I have three books in progress so I don't know why, as I got into bed to read at 11 last night, I found Michael Ondaatje's new book Divisadero tempting me from atop the TBR tower. Was it the loaf of french bread and the tin of tea in the black and white photograph on the shiny new library dust jacket? Was it the French portion of the setting? After a day of chores and school work, was it the freedom to choose completely as I wished? What ever it was, the opening paragraphs masterfully drew me in, letting me know this would be a book that is ruled by imagination, not a strictly linear story, that art has an important place in the character's life, and that she is a romantic - she transforms her life through imagination. That opening line is such an invitation to do just what I hope a good book will do when I open it.

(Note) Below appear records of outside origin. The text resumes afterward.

**config.mk**
```make
export PLATFORM = sky130hd
export DESIGN_NAME = asu_uart
export DESIGN_NICKNAME = d
export VERILOG_FILES = /design/src/shared/asu_pkg.sv /design/src/rtl/asu_buf2.sv /design/src/rtl/asu_uart.sv
export SDC_FILE = /design/constraint.sdc
export NUM_CORES = 1
export LEC_CHECK = 0
export BUFFER_PORTS_ARGS = -buffer_cell sky130_fd_sc_hd__buf_2
export CORE_MARGIN = 3
export CORE_UTILIZATION = 63
export CTS_CLUSTER_DIAMETER = 200
export DETAILED_ROUTE_END_ITERATION = 8
export PLACE_DENSITY = 0.92
export SLEW_MARGIN = 10
export SYNTH_ARGS = -nofsm -noshare
export SYNTH_HDL_FRONTEND = slang
export SYNTH_SLANG_ARGS = --single-unit
```
**constraint.sdc**
```tcl
create_clock -name sys_clk_i -period 7.4 [get_ports sys_clk_i]
set_input_delay 0.37 -clock sys_clk_i [delete_from_list [all_inputs] [get_ports sys_clk_i]]
set_output_delay 0.37 -clock sys_clk_i [all_outputs]
set_load 0.05 [all_outputs]
```
--- config.mk ---
export PLATFORM = sky130hd
export DESIGN_NAME = slc_strap_led_config
export DESIGN_NICKNAME = d
export VERILOG_FILES = /design/src/hdl/slc_strap_led_config.v
export VERILOG_INCLUDE_DIRS = /design/src /design/src/common
export SDC_FILE = /design/constraint.sdc
export NUM_CORES = 1
export LEC_CHECK = 0
export ABC_AREA = 0
export BUFFER_PORTS_ARGS = -buffer_cell sky130_fd_sc_hd__buf_2
export CAP_MARGIN = 10
export CORE_ASPECT_RATIO = 1.2
export CORE_MARGIN = 2
export CORE_UTILIZATION = 42
export DETAILED_ROUTE_END_ITERATION = 10
export GPL_ROUTABILITY_DRIVEN = 0
export PLACE_DENSITY_LB_ADDON = 0.12
export SLEW_MARGIN = 5
export SYNTH_ARGS = -nofsm -noshare
export SYNTH_HDL_FRONTEND = slang
export SYNTH_SLANG_ARGS = --single-unit
--- constraint.sdc ---
create_clock -name i_clock -period 1.3 [get_ports i_clock]
set_clock_uncertainty 0.05 [all_clocks]
set_input_delay 0.13 -clock i_clock [delete_from_list [all_inputs] [get_ports i_clock]]
set_output_delay 0.13 -clock i_clock [all_outputs]
set_load 0.005 [all_outputs]
**config.mk**
```make
export PLATFORM = sky130hd
export DESIGN_NAME = hisl_device_flat
export DESIGN_NICKNAME = d
export VERILOG_FILES = /design/src/common/hisl_pkg.sv /design/src/common/hisl_if.sv /design/src/hw/hisl_device.sv /design/src/hw/hisl_sticky.sv /design/src/flat_wrapper.sv
export SDC_FILE = /design/constraint.sdc
export NUM_CORES = 1
export LEC_CHECK = 0
export ABC_AREA = 1
export BUFFER_PORTS_ARGS = -buffer_cell sky130_fd_sc_hd__buf_2
export CAP_MARGIN = 20
export CORE_UTILIZATION = 37
export CTS_CLUSTER_SIZE = 40
export DETAILED_ROUTE_END_ITERATION = 10
export HOLD_SLACK_MARGIN = 0.06
export PLACE_DENSITY = 0.84
export SETUP_SLACK_MARGIN = 0.05
export SLEW_MARGIN = 20
export SYNTH_ARGS = -nofsm -noshare
export SYNTH_HDL_FRONTEND = slang
export SYNTH_HIERARCHICAL = 1
export SYNTH_SLANG_ARGS = --single-unit
```
**constraint.sdc**
```tcl
create_clock -name pclk -period 1.7 [get_ports pclk]
set_clock_uncertainty 0.2 [all_clocks]
set_input_delay 0.34 -clock pclk [delete_from_list [all_inputs] [get_ports pclk]]
set_output_delay 0.34 -clock pclk [all_outputs]
set_load 0.005 [all_outputs]
```
### src/eea_mem.sv
// Byte-wide data memory with registered read port
`timescale 1ns/1ps
module eea_mem #(
    parameter int DEPTH = 256,
    parameter int AW    = 8,
    parameter int DW    = 8
) (
    // Clock
    input  wire logic          clk_i,
    // Access
    input  wire logic [AW-1:0] addr_i,
    input  wire logic          we_i,
    input  wire logic [DW-1:0] wdata_i,
    output logic      [DW-1:0] rdata_o
);

    logic [DW-1:0] mem_q [DEPTH];

    always_ff @(posedge clk_i) begin
        if (we_i) begin
            mem_q[addr_i] <= wdata_i;
        end
        rdata_o <= mem_q[addr_i];
    end

endmodule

When I come to lie in your arms, you sometimes ask me in which historical moment do I wish to exist. And I will say Paris, the week Colette died... Paris, August 3rd, 1954. In a few days, at her state funeral, a thousand lilies will be placed by her grave, and I want to be there, walking that avenue of wet lime trees until I stand beneath the second-floor apartment that belonged to her in the Palais-Royal. The history of people like her fills my heart. She was a writer who remarked that her only virtue was self-doubt. (A day or two before she died, they say Colette was visited by Jean Genet, who stole nothing. Ah, the grace of the great thief...)
'We have art,' Nietzche said, 'so that we shall not be destroyed by the truth.' The raw truth of an inicident never ends, and the story of Coop and the terrain of my sister's life are endless to me. They are the sudden possibility every time I pick up the telephone when it rings some late hour after midnight, and I wait for his voice, or the deep breath before Claire will announce herself.

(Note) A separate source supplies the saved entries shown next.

==> src/hw/event_irq_map.vh <==
// Register offsets, field positions and reset values of the event flag block
`ifndef EVENT_IRQ_MAP_VH
`define EVENT_IRQ_MAP_VH

// Register offsets
`define EVT_FLAGS_ADDR       8'h00
`define EVT_MASK_ADDR        8'h01

// Field positions, shared by flag and mask registers
`define BIT_POWER_LOSS       7
`define BIT_WAKE             6
`define BIT_AUX_FAULT        5
`define BIT_LINE_FAULT       4
`define BIT_SUPPLY_WARN      3
`define BIT_SUPPLY_UV        2
`define BIT_UNUSED           1
`define BIT_OVERTEMP         0

// Position of the logic-supply lockout input in the synchronised vector
`define SYNC_LOGIC_UVLO      1
// Position of the external corruption input in the synchronised vector
`define SYNC_CORRUPT         7

// Reset values
`define EVT_FLAGS_RST        8'h80
`define EVT_MASK_RST         8'h00

// Implemented bits
`define EVT_FLAGS_USED       8'hfd
`define EVT_MASK_WMASK       8'h7d

// Width of the synchronised event vector, one bit per async cause
`define SYNC_WIDTH           8

`endif

==> src/hw/event_sync.v <==
// Two-stage synchroniser for the asynchronous event inputs
`timescale 1ns/1ps

`include "event_irq_map.vh"

module event_sync (
    input  wire                    i_mclk,
    input  wire                    i_rst,
    input  wire [`SYNC_WIDTH-1:0]  i_async,
    output reg  [`SYNC_WIDTH-1:0]  o_sync
);

    reg [`SYNC_WIDTH-1:0] meta_q;

    // First stage feeds only the second stage
    always @(posedge i_mclk or posedge i_rst) begin
        if (i_rst) begin
            meta_q <= {`SYNC_WIDTH{1'b0}};
            o_sync <= {`SYNC_WIDTH{1'b0}};
        end else begin
            meta_q <= i_async;
            o_sync <= meta_q;
        end
    end

endmodule

==> src/hw/event_flag_irq_logic.v <==
// Event flag register, interrupt mask register and active-low interrupt
//
// Operation
// - Unmasked set flag drives interrupt low
// - Flag read clears flags once cause gone
// - Power-loss flag reads 1 after reset
// - Logic supply lockout resets, sets power-loss
// - Register corruption sets power-loss flag
// - Power-loss flag is never masked
// - Bit 6 latches wake-up detection
// - Bit 5 latches auxiliary driver fault
// - Bit 4 latches line driver fault
// - Bit 3 latches field supply warning
// - Bit 2 only with regulator off, undervoltage
// - Undervoltage, regulator on: internal reset, sets power-loss
// - Bit 0 latches overtemperature warning
// - Set mask bit blocks that flag's interrupt
// - Mask never stops a flag latching
// - Mask bits share their flag's position
`timescale 1ns/1ps

`include "event_irq_map.vh"

module event_flag_irq_logic (
    input  wire        i_mclk,
    input  wire        i_rst,
    // Condition inputs from analog comparators, asynchronous
    input  wire        i_wake_det,
    input  wire        i_aux_fault,
    input  wire        i_line_fault,
    input  wire        i_supply_warn,
    input  wire        i_supply_uv,
    input  wire        i_overtemp,
    input  wire        i_logic_uvlo,
    input  wire        i_reg_corrupt,
    // Regulator disable from the mode register, same clock
    input  wire        i_regulator_off,
    // Register access port from the serial interface, same clock
    input  wire [7:0]  i_reg_addr,
    input  wire        i_reg_wr,
    input  wire        i_reg_rd,
    input  wire [7:0]  i_reg_wdata,
    output reg  [7:0]  o_reg_rdata,
    output reg         o_reg_ack,
    output reg         o_reg_err,
    // Interrupt and internal reset
    output reg         o_irq_n,
    output reg         o_int_rst,
    output reg  [7:0]  o_event_mask
);

    // Even parity of a byte
    function par8;
        input [7:0] v;
        begin
            par8 = ^v;
        end
    endfunction

    // Flags allowed onto the interrupt; power-loss has no mask
    function [7:0] irq_gate;
        input [7:0] flags;
        input [7:0] mask;
        reg   [7:0] en;
        begin
            en = ~(mask & `EVT_MASK_WMASK);
            en[`BIT_POWER_LOSS] = 1'b1;
            irq_gate = flags & en & `EVT_FLAGS_USED;
        end
    endfunction

    // Address decode of one register
    function hit;
        input [7:0] addr;
        input [7:0] offset;
        begin
            hit = (addr == offset);
        end
    endfunction

    wire [`SYNC_WIDTH-1:0] async_vec;
    wire [`SYNC_WIDTH-1:0] sync_vec;

    assign async_vec = {i_reg_corrupt,
                        i_wake_det,
                        i_aux_fault,
                        i_line_fault,
                        i_supply_warn,
                        i_supply_uv,
                        i_logic_uvlo,
                        i_overtemp};

    event_sync u_sync (
        .i_mclk  (i_mclk),
        .i_rst   (i_rst),
        .i_async (async_vec),
        .o_sync  (sync_vec)
    );

    reg  [7:0] flags_q;
    reg  [7:0] flags_d;
    reg  [7:0] mask_q;
    reg  [7:0] mask_d;
    reg        mask_par_q;
    reg        mask_par_d;
    reg  [7:0] set_vec;
    reg  [7:0] clr_vec;
    reg        uv_reset;
    reg        supply_reset;
    reg        mask_bad;
    reg        flag_rd;
    reg        mask_wr;
    reg        mapped;
    reg  [7:0] rdata_d;

    // Event set vector, independent of the mask
    always @* begin
        set_vec = 8'h00;
        set_vec[`BIT_WAKE]        = sync_vec[`BIT_WAKE];
        set_vec[`BIT_AUX_FAULT]   = sync_vec[`BIT_AUX_FAULT];
        set_vec[`BIT_LINE_FAULT]  = sync_vec[`BIT_LINE_FAULT];
        set_vec[`BIT_SUPPLY_WARN] = sync_vec[`BIT_SUPPLY_WARN];
        set_vec[`BIT_SUPPLY_UV]   = sync_vec[`BIT_SUPPLY_UV] &
                                    i_regulator_off;
        set_vec[`BIT_OVERTEMP]    = sync_vec[`BIT_OVERTEMP];
        // Mask held in flops can be upset; a parity slip counts as corrupt
        mask_bad = (par8(mask_q) != mask_par_q);
        set_vec[`BIT_POWER_LOSS]  = sync_vec[`SYNC_CORRUPT] |
                                    mask_bad;
    end

    // Register resets from the supplies act like a power-up reset
    always @* begin
        uv_reset     = sync_vec[`BIT_SUPPLY_UV] & ~i_regulator_off;
        supply_reset = uv_reset | sync_vec[`SYNC_LOGIC_UVLO];
    end

    // Access decode
    always @* begin
        flag_rd = i_reg_rd & hit(i_reg_addr, `EVT_FLAGS_ADDR);
        mask_wr = i_reg_wr & hit(i_reg_addr, `EVT_MASK_ADDR);
        mapped  = hit(i_reg_addr, `EVT_FLAGS_ADDR) |
                  hit(i_reg_addr, `EVT_MASK_ADDR);
    end

    // Flag update: a condition that persists sets again over the clear
    always @* begin
        clr_vec = flag_rd ? 8'hff : 8'h00;
        flags_d = ((flags_q & ~clr_vec) | set_vec) &
                  `EVT_FLAGS_USED;
        if (supply_reset) begin
            flags_d = `EVT_FLAGS_RST;
        end
    end

    // Mask update
    always @* begin
        mask_d = mask_q;
        if (mask_wr) begin
            mask_d = i_reg_wdata & `EVT_MASK_WMASK;
        end
        if (supply_reset || mask_bad) begin
            // A corrupted mask returns to its reset value
            mask_d = `EVT_MASK_RST;
        end
        mask_par_d = par8(mask_d);
    end

    // Read data mux; the flag value returned is the one before the clear
    always @* begin
        rdata_d = 8'h00;
        if (hit(i_reg_addr, `EVT_FLAGS_ADDR)) begin
            rdata_d = flags_q & `EVT_FLAGS_USED;
        end else if (hit(i_reg_addr, `EVT_MASK_ADDR)) begin
            rdata_d = mask_q & `EVT_MASK_WMASK;
        end
    end

    always @(posedge i_mclk or posedge i_rst) begin
        if (i_rst) begin
            flags_q    <= `EVT_FLAGS_RST;
            mask_q     <= `EVT_MASK_RST;
            mask_par_q <= 1'b0;
        end else begin
            flags_q    <= flags_d;
            mask_q     <= mask_d;
            mask_par_q <= mask_par_d;
        end
    end

    // Outputs are registered; the interrupt follows the next flag state
    // so it changes on the same edge as the flags it reflects
    always @(posedge i_mclk or posedge i_rst) begin
        if (i_rst) begin
            o_irq_n      <= 1'b0;
            o_int_rst    <= 1'b0;
            o_event_mask <= `EVT_MASK_RST;
            o_reg_rdata  <= 8'h00;
            o_reg_ack    <= 1'b0;
            o_reg_err    <= 1'b0;
        end else begin
            o_irq_n      <= ~|irq_gate(flags_d, mask_d);
            o_int_rst    <= uv_reset;
            o_event_mask <= mask_d;
            o_reg_ack    <= i_reg_rd | i_reg_wr;
            o_reg_err    <= (i_reg_rd | i_reg_wr) & ~mapped;
            if (i_reg_rd) begin
                o_reg_rdata <= rdata_d;
            end
        end
    end

endmodule

==> config.mk <==
export PLATFORM = sky130hd
export DESIGN_NAME = event_flag_irq_logic
export DESIGN_NICKNAME = d
export VERILOG_FILES = /design/src/hw/event_sync.v /design/src/hw/event_flag_irq_logic.v
export VERILOG_INCLUDE_DIRS = /design/src /design/src/hw
export SDC_FILE = /design/constraint.sdc
export NUM_CORES = 1
export LEC_CHECK = 0
export ABC_AREA = 1
export BUFFER_PORTS_ARGS = -buffer_cell sky130_fd_sc_hd__buf_2
export CORE_ASPECT_RATIO = 1.75
export CORE_MARGIN = 2
export CORE_UTILIZATION = 53
export DETAILED_ROUTE_END_ITERATION = 12
export HOLD_SLACK_MARGIN = 0.1
export PLACE_DENSITY = 0.91
export SETUP_SLACK_MARGIN = 0.05
export SYNTH_ARGS = -nofsm -noshare
export SYNTH_HDL_FRONTEND = slang
export SYNTH_SLANG_ARGS = --single-unit
==> constraint.sdc <==
create_clock -name i_mclk -period 3.5 [get_ports i_mclk]
set_input_delay 0.525 -clock i_mclk [delete_from_list [all_inputs] [get_ports i_mclk]]
set_output_delay 0.525 -clock i_mclk [all_outputs]
set_load 0.02 [all_outputs]
==> results of run 1 <==
-- worst max-delay path, stage by stage, from the launching register on --
cell and delay [ns]:
dfrtp_1 0.45, inv_2 0.07, nand2_1 0.08, nand2_1 0.09, nand2_1 0.08, nand2_1 0.06
nand2_2 0.07, nand2_1 0.06, nand2_2 0.11, nand3_4 0.16, inv_2 0.15, nand2_1 0.08
nand2_1 0.07, nand2_1 0.06, nand2_1 0.06, nand2_1 0.04, nand2_1 0.05, nand2_1 0.05
-- registers in the layout, summed over array words and instances (netlist names) --
signal	count
u_sync.o_sync	8
u_sync.meta_q	8
mask_q	8
o_reg_err	1
flags_q	7
o_reg_ack	1
o_irq_n	1
o_int_rst	1
mask_par_q	1
o_reg_rdata	7
-- Yosys cell counts (2+ instances only) --
cell,count,area [um2]
a21oi_1,9,45.04
dfrtp_1,42,1051
inv_1,22,82.58
inv_2,6,22.52
nand2_1,99,371.6
nand2_2,4,25.02
nand3_1,6,30.03
nand4_1,3,18.77
nor2_1,18,67.56
nor2_2,7,43.79
nor3_1,2,10.01
o211ai_1,6,45.04
o21ai_0,2,10.01
o21ai_2,3,26.28
-- routing by layer --
| layer | GRT usage (%) | part of all wire [%] |
|---|---|---|
| met5 | 0 | 0 |
| met2 | 39.52 | 53 |
| met4 | 14.65 | 4.8 |
| met3 | 2.313 | 4.3 |
| met1 | 23.83 | 37 |
-- stage by stage --
step	power (mW)	hold slack [ns]	utilization (%)
3_5_place_dp	0.5846	0.3362	62.00
3_3_place_gp	0.5818	0.3313	62.00
5_1_grt	0.9978	0.3206	65.20
4_1_cts	0.9688	0.3224	65.20
2_1_floorplan	0.5586	0.3312	-
6_report	0.9655	0.3290	65.20
-- layout by cell type, fill, tap and decap left out, types with 2 or more instances in the layout --
| cell type | n |
|---|---|
| o21ai_0 | 2 |
| o21ai_2 | 3 |
| inv_1 | 22 |
| nor2_1 | 18 |
| nand2_1 | 99 |
| o211ai_1 | 6 |
| clkbuf_8 | 5 |
| buf_2 | 45 |
| nor3_1 | 2 |
| inv_2 | 6 |
| nand4_1 | 3 |
| a21oi_1 | 9 |
| nand2_2 | 4 |
| dfrtp_1 | 42 |
| nor2_2 | 7 |
| nand3_1 | 6 |
-- area by class of cell --
cell class	count	share of cell area, %
Clock buffer	5	2.938
Tap cell	46	2.457
Multi-Input combinational cell	166	32.21
Inverter	28	4.487
Sequential cell	43	45.99
Timing Repair Buffer	46	9.936
Clock inverter	3	1.976
-- kinds of logic after synthesis --
logic type,after synthesis,share of synthesized area (%)
AOI/OAI and AO/OA,21,6.910
buffers and inverters,30,6.334
DFF,43,55.09
other,1,0.1918
and+or+nand+nor,144,31.48
-- worst max path at each step --
stage                                       to
after floorplan           mask_par_q$_DFF_PP0_
after global placement    mask_par_q$_DFF_PP0_
after detailed placement  mask_par_q$_DFF_PP0_
after CTS                 mask_par_q$_DFF_PP0_
after global routing      mask_par_q$_DFF_PP0_
final                     mask_par_q$_DFF_PP0_
-- power groups by stage --
stage	Sequential (mW)	Clock, mW	Combinational [mW]
2_1_floorplan	0.529	0	0.0298
3_3_place_gp	0.527	0	0.0551
3_5_place_dp	0.528	0	0.0571
4_1_cts	0.518	0.393	0.0578
5_1_grt	0.520	0.414	0.0646
6_report	0.518	0.391	0.0571
==> metrics.txt, run 1 <==
setup TNS=0 ns; post-cts resize count=0; worst r2r dst=mask_par_q$_DFF_PP0_; fillers=275; largest net degree at the start of global routing=44; Worst Tran Pin Value=0.5206 ns; leakage power=1.264 nW; Vias/cell=5.000; internal power=747.4 uW; Async S/R FF share, synth=100.0%; Reg clk slew, reported paths=0.09 ns; hold depth=1; kind of end point of the critical path=flip-flop; share of layout cells above drive strength 1=26.80%; final worst path period share=54.81%; final setup fails=0; number of diodes=0; cts bufs inserted=5; row count=29; hold_sp=i_wake_det; #FFs+latches synth=43; Setup Crit Path Kind=reg -> reg; crit start category=flip-flop; FMAX=521.3 MHz; hold buffers post-CTS=0; Avg WL per Cell=12.07 um; Seq pwr share=53.6%; DR vias=1,685; Root Buffer=clkbuf_8; Horiz. Die Dim=49.92 um; Comb power frac=5.9%; io pins=49; Sw Pwr=218.0 uW; worst-case clock buffer depth=2; FF/Latch Area=1077 um2; port buffer count=45; Core ar.=3592 um2; sequential element share of the synthesized area=55.09%; Max IR drop VDD=339.1 uV; Layout Cells excl Fill=337; first-pass GRT wire length=7.100 mm; Clock Sinks=43; Area Overhead vs Synth=19.77%; final hold vios=0; clk_lat worst skew=0.30 ns; router iterations before antenna repair=4; Min-Delay Path Class=in -> reg; total number of yosys warnings=0; ys flop type=dfrtp_1; switching share of power=22.58%; Post-Syn Area per Cell=8.183 um2; Gate Count Post-Synth=239; CTS HTree Levels=2; crit path launch=mask_q[3]$_DFF_PP0_; max-cap viol count=0; DP HPWL=3.007 mm; RSZ-0062 raised after global routing=false; multi-input logic area=754.5 um2; die area=4211 um2; Post-Syn Area=1956 um2; Die Y=84.36 um; gr usage total=22.10%; Reg2Reg Depth=17; flop2flop setup slack=1.58 ns; antenna violations before repair=0; clock skew=0.005623 ns; RR Startpoint=mask_q[3]$_DFF_PP0_; Clock power frac=40.5%; 1st-iter DRT viols=32; Yosys cell types=24; Slew Limit Fails=0; worst rel slew slack=65.29%; DRT Wirelength=4.068 mm; EDFF count, synth=0; number of global-route vias before repair=1,675; post-CTS setup buffers=0; CP Data Required Time=3.69 ns; synthesized netlist net count=268; placed insts=329; outcome=finished clean; post-route setup slack=1.582 ns; grt ovf=0; Final Wtd Congestion=0.7994; Pwr per Cell Area=412.2 nW/um2; final instance area=2342 um2; Crit path arrival time=2.11 ns; net count reported at finish=319; Final ANT Viol Nets=0; Min Clock Period, post-route=1.918 ns; crit-path max FO=10; CTS tree=built; WHS Endpoint=u_sync.meta_q[6]$_DFF_PP0_; Initial Util=54.44%; DP Area=2227 um2; Post-route DRC=0; dpl ws=1.293 ns
Note: power is estimated with default switching activity, not from simulation.
==> run 2, diff against run 1 <==
Settings changed: CORE_UTILIZATION 53 to 47, PLACE_DENSITY 0.91 to 0.86.
Clock period 3.5 ns to 1.6 ns, I/O delays scaled along.
==> run 2 against run 1 <==
- the run now ends with negative setup slack left
- setup slack got worse by 1.9 ns
- die area rose by 12%
- register-to-register slack got worse by 1.9 ns
- first-iteration DRC count rose by 91%
- total power rose by 130%
- utilization rose by 6.2 points
- highest routed layer unchanged
- maximum frequency fell by 2.3%
- sequential power rose by 120%
- sequential share of layout area fell by 8.6 points
- global-route usage rose by 1.5 points
- count of clock-buffer cells in the layout did not move
==> metrics.txt, run 2 (synthesized netlist as in run 1, its figures left out) <==
outcome=complete, but fails checks; failing checks=negative setup slack; share of layout cells above drive strength 1=44.06%; Top Registers=mask_q: 8 flops, u_sync.meta_q: 8 flops, u_sync.o_sync: 8 flops; worst rel slew slack=63.86%; clk_lat worst skew=0.30 ns; CP Data Required Time=1.83 ns; first-pass GRT wire length=8.079 mm; fillers=291; Max IR drop VDD=1029 uV; final setup fails=7; multi-input logic area=845.8 um2; final hold vios=0; DP Area=2479 um2; Min-Delay Path Class=in -> reg; net count reported at finish=373; grt ovf=0; most common cell after layout, fill and taps aside=nand2_1; leading cell types in the layout, fill and taps excluded=85 x nand2_1, 45 x buf_2, 40 x buf_4; CP delay by family, top=simple AND/OR/NAND/NOR gates; Root Buffer=clkbuf_8; post-route setup slack=-0.3627 ns; Slew Limit Fails=0; max-cap viol count=0; Setup Crit Path Kind=reg -> reg; DP HPWL=3.342 mm; FMAX=509.5 MHz; crit-path max FO=4; flop2flop setup slack=-0.36 ns; number of diodes=0; Buffers & Inverters on Critical Path=2; RSZ-0062 raised after global routing=true; worst-case clock buffer depth=2; clock skew=0.006375 ns; max incr delay on CP=0.39 ns; antenna violations before repair=0; Final Wtd Congestion=0.8060; final worst path period share=122.7%; Critical-path top delay cell=dfrtp_2; Die Y=89.33 um; final instance area=2908 um2; Horiz. Die Dim=52.76 um; Post-route DRC=0; Crit path arrival time=2.20 ns; io pins=49; Final ANT Viol Nets=0; router iterations before antenna repair=4; Area Overhead vs Synth=48.69%; Clock Sinks=43; DR vias=2,021; Reg clk slew, reported paths=0.09 ns; Worst Tran Pin Value=0.5421 ns; row count=31; Core ar.=4073 um2; leakage power=1.525 nW; Pwr per Cell Area=754.9 nW/um2; gr usage total=23.61%; cts bufs inserted=5; Initial Util=48.02%; dpl ws=-0.2696 ns; DRT Wirelength=5.691 mm; Min Clock Period, post-route=1.963 ns; setup TNS=-1.003 ns; CP cell instances=inv_1 > nand2_1 > nand2_2 > nand2_1 > nand2_1 > nand2_2 > nand2_2 > nand2_4 > nand4_1 > buf_4 > nand2_1 > nand3_1 > nor2_1; most frequent CP cell=nand2_1; CTS HTree Levels=2; die area=4713 um2; CTS tree=built; Avg WL per Cell=14.44 um; number of global-route vias before repair=1,958; kind of end point of the critical path=flip-flop; Vias/cell=5.129; 1st-iter DRT viols=61; largest net degree at the start of global routing=44; FF/Latch Area=1087 um2; crit start category=flip-flop; port buffer count=45
[run 2: changes by cell type in the layout (fill, tap and decap cells not counted), moves of 2 or more]
cell,delta
inv_1,-4
inv_2,+3
nor2_2,-3
dfrtp_2,+8
dlygate4sd3_1,+10
nand2_2,+12
buf_4,+39
buf_6,+4
nor2_1,-2
nand2_4,+2
nand2_1,-14
nor2_4,+5
dfrtp_1,-8
[run 2: worst register-to-register path: cells and delay by family (launching register included)]
family        cells  cell delay, ns
simple gates     11            1.18
flops             1            0.39
buf+inv           2            0.32
[run 2: per-layer routing]
metal	track usage [%]	vias up	routed length, um
met2	42.61	117	2977
met5	0	-	0
met4	18.88	0	392
met3	3.344	30	294
met1	22.98	927	2027
li1	-	947	-
[run 2: report_power, final]
part           switching (mW)  total, mW  internal (mW)  leakage [nW]
Clock                   0.410      0.881          0.470        0.0548
Sequential             0.0128       1.13           1.12         0.532
Combinational           0.101      0.181         0.0803         0.938
Total                   0.524       2.20           1.67          1.53
[run 2: worst paths after layout]
check                                              to                  startpoint  depth (start not counted)
setup / recovery                    o_irq_n$_DFF_PP0_         mask_q[7]$_DFF_PP0_                         13
hold / removal                    o_reg_ack$_DFF_PP0_                    i_reg_rd                          2
hold reg to reg            u_sync.o_sync[5]$_DFF_PP0_  u_sync.meta_q[5]$_DFF_PP0_                          0
setup reg to reg                    o_irq_n$_DFF_PP0_         mask_q[7]$_DFF_PP0_                         13
max in group asynchronous         mask_q[0]$_DFF_PP0_                       i_rst                          4
min in group asynchronous         o_int_rst$_DFF_PP0_                       i_rst                          4
[run 2: layout make-up]
class	count	share of cell area (%)
clock inverters	3	1.592
clock buffers	5	2.367
multi-input cells	166	29.09
inverters	28	3.701
flip-flops and latches	43	37.39
well taps	49	2.108
repair buffers	100	23.75
[run 2: repair_timing]
action,4_1_cts,5_1_grt
hold buffers,10,0
buffers inserted,7,7
hold endpoints to repair,51,0
endpoints found under the setup margin,3,11
pin swaps,6,7
resized for setup,16,18
[run 2: stage by stage]
stage	instances	utilization (%)	hold WS, ns	total power [mW]
after floorplan	239	-	0.2714	1.222
after global placement	362	60.86	0.3322	1.290
after detailed placement	362	60.86	0.3347	1.297
after CTS	387	68.91	0.1983	2.176
after global routing	394	71.40	0.2157	2.256
final	394	71.40	0.1945	2.195
==> run 3, diff against run 2 <==
Settings changed: CORE_UTILIZATION 47 to 53, PLACE_DENSITY 0.86 to 0.9, SKIP_CTS_REPAIR_TIMING set to 1, SYNTH_HIERARCHICAL set to 1.
Clock period 1.6 ns to 2.35 ns, I/O delays scaled along.
==> run 3 against run 2 <==
- the run now ends clean
- utilization is 6.3 points lower
- synthesized cell count is 2.5% higher
- largest cell class unchanged
- largest power group unchanged
- routed wire length is 21% lower
- critical endpoint unchanged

For I have taken myself away from who I was with them, and what I used to be. When my name was Anna.
I read those three paragraphs and knew so much about what I was about to read. Not least of all that I really wanted to be in this book. I wish I could have stayed awake long enough to read a little more. I'm so tempted to dump the articles on ADHD medications out of my bag this morning and take this book for the long train ride to school.